Unfolded Description of $AdS_4$ Kerr Black Hole

TL;DR

This work presents a coordinate-free unfolded formulation of the $AdS_4$ Kerr black hole by deforming the $AdS_4$ zero-curvature system with Killing-symmetry data, yielding a Kerr–Schild description embedded in a Killing-based unfolded set of equations. The authors construct the BH Unfolded System (BHUS), derive consistency conditions and Killing projectors, and show how the Kerr-Schild vector and associated fields arise naturally within this framework.
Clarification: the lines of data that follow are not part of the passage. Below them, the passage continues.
What follows belongs to an exercise in optimizing a design on an open flow for small area and a short achievable clock period; a production flow would make more cautious choices.

## the previous run
==> flow/design.v <==
package lcd_regs_pkg;
	localparam logic [1:0] IDLE   = 2'b00;
	localparam logic [1:0] BUSY   = 2'b01;
	localparam logic [1:0] NONSEQ = 2'b10;
	localparam logic [1:0] SEQ    = 2'b11;
	localparam logic [1:0] OKAY  = 2'b00;
	localparam logic [1:0] ERROR = 2'b01;
	localparam logic [1:0] RETRY = 2'b10;
	localparam logic [1:0] SPLIT = 2'b11;
	localparam logic [1:0] CTRL_ST  = 2'b00;
	localparam logic [1:0] WR_OP_ST = 2'b01;
	localparam logic [1:0] RD_OP_ST = 2'b10;
	localparam int DATA_W     = 32;
	localparam int OFFS_W     = 24;
	localparam int WORD_IDX_W = 3;
	localparam int BANK_WORDS = 1 << WORD_IDX_W;
	localparam int MAX_BANKS = 4;
	localparam logic [MAX_BANKS*OFFS_W-1:0] BANK_BASE = {
		24'hE11400,
		24'hE11000,
		24'hE10C00,
		24'hE10000
	};
endpackage
module ahb_ready (
	input  logic       hsel,
	input  logic [1:0] htrans,
	input  logic       dp,
	output logic       hready
);
	assign hready = dp || (hsel && (htrans == lcd_regs_pkg::NONSEQ));
endmodule
module reg_word_next (
	input  logic        hold,
	input  logic        we,
	input  logic [31:0] q,
	input  logic [31:0] wdata,
	output logic [31:0] d
);
	assign d = (q & {32{hold}}) | (wdata & {32{we}});
endmodule
module rd_aoi3 (
	input  logic [2:0]  s,
	input  logic [31:0] a,
	input  logic [31:0] b,
	input  logic [31:0] c,
	output logic [31:0] yn
);
	assign yn = ~(({32{s[0]}} & a) | ({32{s[1]}} & b) | ({32{s[2]}} & c));
endmodule
module rd_aoi2 (
	input  logic [1:0]  s,
	input  logic [31:0] a,
	input  logic [31:0] b,
	output logic [31:0] yn
);
	assign yn = ~(({32{s[0]}} & a) | ({32{s[1]}} & b));
endmodule
module rd_or6n (
	input  logic [6*32-1:0] pn,
	output logic [31:0]     y
);
	always_comb begin
		y = '0;
		for (int i = 0; i < 6; i++) begin
			y = y | ~pn[i*32 +: 32];
		end
	end
endmodule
They demonstrate that BHUS reproduces Kerr geometry and generates Kerr-Schild massless-field solutions for all spins in $AdS_4$, linking Weyl, Maxwell, and Papapetrou structures to the background geometry. The approach provides a powerful, coordinate-independent route to analyze black holes in the context of higher-spin gauge theory and suggests extensions to complex mass parameters and nonlinear HS dynamics with potential Taub–NUT connections.

Abstract

It is shown that $AdS_4$ Kerr black hole is a solution of simple unfolded differential equations that form a deformation of the zero-curvature description of empty $AdS_4$ space-time. Our construction uses the Killing symmetries of the Kerr solution. All known and some new algebraic properties of the Kerr-Schild solution result from the obtained black hole unfolded system in the coordinate-independent way. Kerr Schild type solutions of free equations in $AdS_4$ for massless fields of any spin, associated to the proposed black hole unfolded system, are found.